GiveWell spends a lot of time on the question, “Should I give to charity A or charity B?”
One of the things that has surprised us about the world of charity is how many people insist on answering, “Both” or “You can’t/shouldn’t be asking that question.” To them, all that matters is whether a charity does some good, not how much good it does or how it compares to other options.
One statement of the idea comes from none other than the Jeffrey-Sachs led WHO Commission on Macroeconomics and Health (footnote 24):
Many have asked the Commission what to do if the donor money is not made available—in essence, how to triage with less money. We are asked to prioritize millions of readily preventable deaths per year, since we have already narrowed our focus to a small number of conditions that have an enormous social burden and that have low-cost interventions that are at least partially effective. Not only is this kind of triaging ethically and politically beyond our capacity, but it is also exceedingly hard to do in sensible way. Those who hope for a simple answer, for example to focus on the cheap interventions (immunizations) while putting off the expensive interventions (higher-cost prevention programs and antiretroviral therapy needed to fight AIDS) to a later date, misjudge the practical choices we face. The AIDS pandemic will destroy African economic development unless controlled; to fight measles but not AIDS will not begin to meet Africa’s human and economic needs. It would be wrong to go to the other extreme as well, and let the legitimate need to fight AIDS end up starving the cheaper interventions, so we advocate both. Moreover, the infrastructure developed to fight AIDS will support the infrastructure needed to fight measles, especially if strengthening such complementarities is explicitly built into the AIDS control effort. It is vastly more fruitful to design and finance a comprehensive program that addresses many critical health needs than to pick and choose the apparently inexpensive items.

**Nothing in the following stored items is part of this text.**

**src/core/dtc_pkg.sv**
```systemverilog
// Package for the dual timer control block: register map, field layout, reset values.
// Assumes a 32-bit AXI4-Lite register bus with word-aligned registers.
package dtc_pkg;

  localparam logic [11:0] DTC_CTRL_OFFSET  = 12'h00C;
  localparam logic [31:0] DTC_CTRL_RESET   = 32'h00000000;
  localparam logic [31:0] DTC_CTRL_WMASK   = 32'h00006F7F;

  localparam int DTC_A_EN_BIT      = 0;
  localparam int DTC_A_FREEZE_BIT  = 1;
  localparam int DTC_A_EDGE_LSB    = 2;
  localparam int DTC_RTC_EN_BIT    = 4;
  localparam int DTC_A_TRIG_BIT    = 5;
  localparam int DTC_A_INV_BIT     = 6;
  localparam int DTC_B_EN_BIT      = 8;
  localparam int DTC_B_FREEZE_BIT  = 9;
  localparam int DTC_B_EDGE_LSB    = 10;
  localparam int DTC_B_TRIG_BIT    = 13;
  localparam int DTC_B_INV_BIT     = 14;

  localparam logic [1:0] DTC_RESP_OKAY   = 2'h0;
  localparam logic [1:0] DTC_RESP_SLVERR = 2'h2;

  typedef enum logic [1:0] {
    DTC_EDGE_RISE = 2'h0,
    DTC_EDGE_FALL = 2'h1,
    DTC_EDGE_RSVD = 2'h2,
    DTC_EDGE_BOTH = 2'h3
  } dtc_edge_t;

endpackage : dtc_pkg

```
**src/core/dtc_half_if.sv**
```systemverilog
// Interface carrying one timer half's decoded control from the register file to its logic.
// Assumes both ends share aclk.
`timescale 1ns/1ns
`default_nettype none
interface dtc_half_if;
  logic             enable;
  logic             freeze;
  logic [1:0]       edge_sel;
  logic             trig_en;
  logic             pwm_inv;
  modport ctrl (output enable, output freeze, output edge_sel, output trig_en, output pwm_inv);
  modport half (input enable, input freeze, input edge_sel, input trig_en, input pwm_inv);
endinterface : dtc_half_if
`default_nettype wire

```
**src/core/dtc_half.sv**
```systemverilog
// One timer half: gating of counting, capture edge detection, trigger and PWM outputs.
// Assumes pin inputs are already synchronised by the top; debug_halt comes from aclk logic.
`timescale 1ns/1ns
`default_nettype none
module dtc_half (
  input  wire logic  aclk,
  input  wire logic  aresetn,
  input  wire logic  clk_en,
  dtc_half_if.half   ctl,
  input  wire logic  debug_halt,
  input  wire logic  cap_prev,
  input  wire logic  cap_now,
  input  wire logic  trig_raw,
  input  wire logic  pwm_raw,
  output wire logic  count_en,
  output logic       capture_event,
  output logic       adc_trigger,
  output logic       pwm_out
);

  wire rise_w = cap_now & ~cap_prev;
  wire fall_w = ~cap_now & cap_prev;
  logic edge_hit;

  // Reserved encoding behaves as rising edge
  always_comb begin
    case (ctl.edge_sel)
      dtc_pkg::DTC_EDGE_FALL: edge_hit = fall_w;
      dtc_pkg::DTC_EDGE_BOTH: edge_hit = rise_w | fall_w;
      default:                edge_hit = rise_w;
    endcase
  end

  assign count_en = ctl.enable & ~(ctl.freeze & debug_halt);

  always_ff @(posedge aclk) begin
    if (!aresetn) begin
      capture_event <= 1'b0;
      adc_trigger   <= 1'b0;
      pwm_out       <= 1'b0;
    end else if (clk_en) begin
      capture_event <= edge_hit & count_en;
      adc_trigger   <= trig_raw & ctl.trig_en & ctl.enable;
      pwm_out       <= pwm_raw ^ ctl.pwm_inv;
    end
  end

endmodule : dtc_half
`default_nettype wire

```
**src/core/dtc_top.sv**
```systemverilog
// Dual timer control register and the per-half control it steers.
// Assumes an AXI4-Lite master on aclk; capture pins are asynchronous to aclk.
//
// Implementation choices: the register addresses and register access over AXI4-Lite.
`timescale 1ns/1ns
`default_nettype none
// Summary of operation
// Half B ADC trigger driven only while its trigger enable bit is set.
// Converter must be enabled and select this timer to start conversions.
// Half B edge field: 0 rising, 1 falling, 3 both, 2 reserved.
// Half B freeze bit stops its count while debug-halted.
// Half A freeze bit stops its count while debug-halted.
// Freeze bits have no effect when processor runs normally.
// Half B enable bit starts counting or capture; clear disables.
// Half A PWM invert bit inverts its PWM output.
// Half A ADC trigger driven only while its trigger enable bit is set.
// Clock-calendar enable bit starts real-time counting; clear stops it.
// Half A edge field: 0 rising, 1 falling, 3 both, 2 reserved.
// Half A enable bit starts counting or capture; clear disables.
// Software preserves reserved bits on read-modify-write.
// Software never writes reserved edge encoding.
module dtc_top (
  input  wire logic        aclk,
  input  wire logic        aresetn,
  input  wire logic        clk_en,
  input  wire logic [11:0] s_axi_awaddr,
  input  wire logic        s_axi_awvalid,
  output wire logic        s_axi_awready,
  input  wire logic [31:0] s_axi_wdata,
  input  wire logic [3:0]  s_axi_wstrb,
  input  wire logic        s_axi_wvalid,
  output wire logic        s_axi_wready,
  output logic [1:0]       s_axi_bresp,
  output logic             s_axi_bvalid,
  input  wire logic        s_axi_bready,
  input  wire logic [11:0] s_axi_araddr,
  input  wire logic        s_axi_arvalid,
  output wire logic        s_axi_arready,
  output logic [31:0]      s_axi_rdata,
  output logic [1:0]       s_axi_rresp,
  output logic             s_axi_rvalid,
  input  wire logic        s_axi_rready,
  input  wire logic        debug_halt,
  input  wire logic        cap_a_pin,
  input  wire logic        cap_b_pin,
  input  wire logic        trig_a_raw,
  input  wire logic        trig_b_raw,
  input  wire logic        pwm_a_raw,
  input  wire logic        pwm_b_raw,
  input  wire logic        rtc_tick,
  output wire logic        count_en_a,
  output wire logic        count_en_b,
  output wire logic        capture_a,
  output wire logic        capture_b,
  output wire logic        adc_trigger_a,
  output wire logic        adc_trigger_b,
  output wire logic        pwm_a_out,
  output wire logic        pwm_b_out,
  output logic             rtc_running,
  output logic [31:0]      rtc_count
);

  // ----------------------------------------------------------------
  // Control register
  // ----------------------------------------------------------------
  logic [31:0] timer_control_reg;
  logic [31:0] timer_control_next;

  // ----------------------------------------------------------------
  // Write channel
  // ----------------------------------------------------------------
  // Address and data are latched separately so either may arrive first
  logic        aw_held_reg;
  logic        w_held_reg;
  logic [11:0] aw_addr_reg;
  logic [31:0] w_data_reg;
  logic [3:0]  w_strb_reg;

  // Responses and readies are hidden while clk_en is low, so no handshake can
  // complete on a cycle whose frozen state would not record it
  logic        b_valid_reg;
  logic        r_valid_reg;

  assign s_axi_bvalid  = b_valid_reg & clk_en;
  assign s_axi_rvalid  = r_valid_reg & clk_en;
  assign s_axi_awready = ~aw_held_reg & ~b_valid_reg & clk_en;
  assign s_axi_wready  = ~w_held_reg & ~b_valid_reg & clk_en;

  wire        aw_take  = s_axi_awvalid & s_axi_awready;
  wire        w_take   = s_axi_wvalid & s_axi_wready;
  wire        aw_have  = aw_held_reg | aw_take;
  wire        w_have   = w_held_reg | w_take;
  wire        wr_fire  = aw_have & w_have & clk_en;
  wire [11:0] wr_addr  = aw_held_reg ? aw_addr_reg : s_axi_awaddr;
  wire [31:0] wr_data  = w_held_reg ? w_data_reg : s_axi_wdata;
  wire [3:0]  wr_strb  = w_held_reg ? w_strb_reg : s_axi_wstrb;
  wire        wr_hit   = (wr_addr[11:2] == dtc_pkg::DTC_CTRL_OFFSET[11:2]);

  function automatic logic [31:0] dtc_strb_mask(input logic [3:0] strb);
    dtc_strb_mask = {{8{strb[3]}}, {8{strb[2]}}, {8{strb[1]}}, {8{strb[0]}}};
  endfunction : dtc_strb_mask

  wire [31:0] wr_mask = dtc_strb_mask(wr_strb) & dtc_pkg::DTC_CTRL_WMASK;

  // Reserved bits never store, so they always read zero
  always_comb begin
    timer_control_next = timer_control_reg;
    if (wr_fire && wr_hit) begin
      timer_control_next = (timer_control_reg & ~wr_mask) | (wr_data & wr_mask);
    end
  end

  always_ff @(posedge aclk) begin
    if (!aresetn) begin
      aw_held_reg <= 1'b0;
      w_held_reg  <= 1'b0;
      aw_addr_reg <= 12'h000;
      w_data_reg  <= 32'h00000000;
      w_strb_reg  <= 4'h0;
    end else if (clk_en) begin
      if (wr_fire) begin
        aw_held_reg <= 1'b0;
        w_held_reg  <= 1'b0;
      end else begin
        if (aw_take) begin
          aw_held_reg <= 1'b1;
          aw_addr_reg <= s_axi_awaddr;
        end
        if (w_take) begin
          w_held_reg <= 1'b1;
          w_data_reg <= s_axi_wdata;
          w_strb_reg <= s_axi_wstrb;
        end
      end
    end
  end

  always_ff @(posedge aclk) begin
    if (!aresetn) begin
      b_valid_reg <= 1'b0;
      s_axi_bresp <= dtc_pkg::DTC_RESP_OKAY;
    end else if (clk_en) begin
      if (wr_fire) begin
        b_valid_reg <= 1'b1;
        s_axi_bresp <= wr_hit ? dtc_pkg::DTC_RESP_OKAY : dtc_pkg::DTC_RESP_SLVERR;
      end else if (s_axi_bready) begin
        b_valid_reg <= 1'b0;
      end
    end
  end

  always_ff @(posedge aclk) begin
    if (!aresetn) begin
      timer_control_reg <= dtc_pkg::DTC_CTRL_RESET;
    end else if (clk_en) begin
      timer_control_reg <= timer_control_next;
    end
  end

  // ----------------------------------------------------------------
  // Read channel
  // ----------------------------------------------------------------
  assign s_axi_arready = ~r_valid_reg & clk_en;
  wire rd_take = s_axi_arvalid & s_axi_arready & clk_en;
  wire rd_hit  = (s_axi_araddr[11:2] == dtc_pkg::DTC_CTRL_OFFSET[11:2]);

  always_ff @(posedge aclk) begin
    if (!aresetn) begin
      r_valid_reg  <= 1'b0;
      s_axi_rdata  <= 32'h00000000;
      s_axi_rresp  <= dtc_pkg::DTC_RESP_OKAY;
    end else if (clk_en) begin
      if (rd_take) begin
        r_valid_reg  <= 1'b1;
        s_axi_rdata  <= rd_hit ? timer_control_reg : 32'h00000000;
        s_axi_rresp  <= rd_hit ? dtc_pkg::DTC_RESP_OKAY : dtc_pkg::DTC_RESP_SLVERR;
      end else if (s_axi_rready) begin
        r_valid_reg  <= 1'b0;
      end
    end
  end

  // ----------------------------------------------------------------
  // Capture pin synchronisers
  // ----------------------------------------------------------------
  // Edges are judged on stages two and three so stage one stays isolated
  logic [2:0] cap_a_sync_reg;
  logic [2:0] cap_b_sync_reg;

  always_ff @(posedge aclk) begin
    if (!aresetn) begin
      cap_a_sync_reg <= 3'h0;
      cap_b_sync_reg <= 3'h0;
    end else if (clk_en) begin
      cap_a_sync_reg <= {cap_a_sync_reg[1:0], cap_a_pin};
      cap_b_sync_reg <= {cap_b_sync_reg[1:0], cap_b_pin};
    end
  end

  // ----------------------------------------------------------------
  // Field decode
  // ----------------------------------------------------------------
  dtc_half_if half_a_ctl ();
  dtc_half_if half_b_ctl ();

  assign half_a_ctl.enable   = timer_control_reg[dtc_pkg::DTC_A_EN_BIT];
  assign half_a_ctl.freeze   = timer_control_reg[dtc_pkg::DTC_A_FREEZE_BIT];
  assign half_a_ctl.edge_sel = timer_control_reg[dtc_pkg::DTC_A_EDGE_LSB +: 2];
  assign half_a_ctl.trig_en  = timer_control_reg[dtc_pkg::DTC_A_TRIG_BIT];
  assign half_a_ctl.pwm_inv  = timer_control_reg[dtc_pkg::DTC_A_INV_BIT];

  assign half_b_ctl.enable   = timer_control_reg[dtc_pkg::DTC_B_EN_BIT];
  assign half_b_ctl.freeze   = timer_control_reg[dtc_pkg::DTC_B_FREEZE_BIT];
  assign half_b_ctl.edge_sel = timer_control_reg[dtc_pkg::DTC_B_EDGE_LSB +: 2];
  assign half_b_ctl.trig_en  = timer_control_reg[dtc_pkg::DTC_B_TRIG_BIT];
  assign half_b_ctl.pwm_inv  = timer_control_reg[dtc_pkg::DTC_B_INV_BIT];

  // ----------------------------------------------------------------
  // Timer halves
  // ----------------------------------------------------------------
  // Freeze only bites together with debug_halt, so normal running ignores it
  dtc_half u_half_a (
    .aclk          (aclk),
    .aresetn       (aresetn),
    .clk_en        (clk_en),
    .ctl           (half_a_ctl.half),
    .debug_halt    (debug_halt),
    .cap_prev      (cap_a_sync_reg[2]),
    .cap_now       (cap_a_sync_reg[1]),
    .trig_raw      (trig_a_raw),
    .pwm_raw       (pwm_a_raw),
    .count_en      (count_en_a),
    .capture_event (capture_a),
    .adc_trigger   (adc_trigger_a),
    .pwm_out       (pwm_a_out)
  );

  dtc_half u_half_b (
    .aclk          (aclk),
    .aresetn       (aresetn),
    .clk_en        (clk_en),
    .ctl           (half_b_ctl.half),
    .debug_halt    (debug_halt),
    .cap_prev      (cap_b_sync_reg[2]),
    .cap_now       (cap_b_sync_reg[1]),
    .trig_raw      (trig_b_raw),
    .pwm_raw       (pwm_b_raw),
    .count_en      (count_en_b),
    .capture_event (capture_b),
    .adc_trigger   (adc_trigger_b),
    .pwm_out       (pwm_b_out)
  );

  // ----------------------------------------------------------------
  // Clock-calendar counter
  // ----------------------------------------------------------------
  // Counts rtc_tick pulses; a stall during debug halt follows half A's freeze
  wire rtc_en_w = timer_control_reg[dtc_pkg::DTC_RTC_EN_BIT];

  always_ff @(posedge aclk) begin
    if (!aresetn) begin
      rtc_running <= 1'b0;
      rtc_count   <= 32'h00000000;
    end else if (clk_en) begin
      rtc_running <= rtc_en_w;
      if (rtc_en_w && rtc_tick && !(half_a_ctl.freeze && debug_halt)) begin
        rtc_count <= rtc_count + 32'h00000001;
      end
    end
  end

endmodule : dtc_top
`default_nettype wire

```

Our response to these comments is simple. Most donors have a certain amount they are willing to give, and that amount is less than enough to fully fund even one of the world’s underfunded humanitarian initiatives.

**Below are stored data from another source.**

File: config.mk
export PLATFORM = sky130hd
export DESIGN_NAME = tei_top
export DESIGN_NICKNAME = d
export VERILOG_FILES = /design/src/shared/tei_pkg.sv /design/src/design/tei_top.sv
export SDC_FILE = /design/constraint.sdc
export NUM_CORES = 1
export LEC_CHECK = 0
export ABC_AREA = 1
export BUFFER_PORTS_ARGS = -buffer_cell sky130_fd_sc_hd__buf_4
export CAP_MARGIN = 20
export CORE_MARGIN = 5
export CORE_UTILIZATION = 58
export DETAILED_ROUTE_END_ITERATION = 7
export GPL_ROUTABILITY_DRIVEN = 1
export PLACE_DENSITY_LB_ADDON = 0.25
export SLEW_MARGIN = 20
export SYNTH_ARGS = -nofsm -noshare
export SYNTH_HDL_FRONTEND = slang
export SYNTH_SLANG_ARGS = --single-unit
export TNS_END_PERCENT = 100
File: constraint.sdc
create_clock -name clk_i -period 2.8 [get_ports clk_i]
set_clock_uncertainty 0.05 [all_clocks]
set_input_delay 0 -clock clk_i [delete_from_list [all_inputs] [get_ports clk_i]]
set_output_delay 0 -clock clk_i [all_outputs]
set_load 0.005 [all_outputs]
File: src/shared/tei_pkg.sv
// package: register map, field layout and codes of the timer event/irq/status slice
package tei_pkg;

    // register word indices (printed offsets are multiples of four, so index*4)
    localparam logic [7:0] IDX_IRQ_ENABLE_CLEAR = 8'h0C;
    localparam logic [7:0] IDX_IRQ_ENABLE_SET = 8'h0D;
    localparam logic [7:0] IDX_IRQ_FLAGS = 8'h0E;
    localparam logic [7:0] IDX_UNIT_STATE = 8'h0F;
    localparam logic [7:0] IDX_EVENT_CTRL = 8'h0A;
    localparam logic [7:0] IDX_CAPTURE_ZERO = 8'h18;
    localparam logic [7:0] IDX_CAPTURE_ONE = 8'h19;
    localparam logic [7:0] IDX_SYNC_CTRL = 8'h20;

    // field positions
    localparam int BIT_WRAP = 0;
    localparam int BIT_ERR = 1;
    localparam int BIT_SYNC = 3;
    localparam int BIT_HIT0 = 4;
    localparam int BIT_STOPPED = 3;
    localparam int BIT_CLIENT = 4;
    localparam int BIT_PENDING = 7;
    localparam int BIT_POL_INV = 4;
    localparam int BIT_EV_EN = 5;
    localparam int BIT_ONESHOT = 0;
    localparam int BIT_STOP_CMD = 1;
    localparam int BIT_START_CMD = 2;

    // reset values and masks
    localparam logic [7:0] RST_ENABLE = 8'h00;
    localparam logic [7:0] RST_FLAGS = 8'h00;
    localparam logic [7:0] RST_STATE = 8'h08;
    localparam logic [7:0] IRQ_MASK = 8'h3B;
    localparam logic [15:0] RST_CAPTURE = 16'h0000;

    // transfer time between domains, in clock cycles
    localparam logic [2:0] SYNC_CYCLES = 3'h4;

    typedef enum logic [2:0] {
        TEI_ACT_OFF = 3'h0,
        TEI_ACT_RETRIGGER = 3'h1,
        TEI_ACT_COUNT = 3'h2,
        TEI_ACT_START = 3'h3,
        TEI_ACT_RSVD4 = 3'h4,
        TEI_ACT_PERIOD_WIDTH = 3'h5,
        TEI_ACT_WIDTH_PERIOD = 3'h6,
        TEI_ACT_RSVD7 = 3'h7
    } tei_action_t;

    // strobes from the counter core
    typedef struct packed {
        logic wrap;
        logic [1:0] match;
        logic halted_by_cmd;
        logic oneshot_wrap;
        logic host_32bit;
    } tei_core_evt_t;

    // event decode towards the counter core
    typedef struct packed {
        logic retrigger;
        logic count_step;
        logic start;
    } tei_core_cmd_t;

endpackage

We don’t believe that any problem that people suffer from should be ignored or trivialized. We do believe that individual donors must choose which to address, and that they should be factoring in questions like “What evidence is there that my money can even do anything to address this problem?” and “How cost-effectively can I create change by giving my money here?”
In their personal and business lives, people constantly make tradeoffs on a limited budget. Imagine if a salesman tried to argue, “How can you choose between this car and that one? They’re both wonderful cars and each would make the other more useful. You should buy them both!”
Yet in the world of charity, the basic and undeniable idea of triage is constantly denied.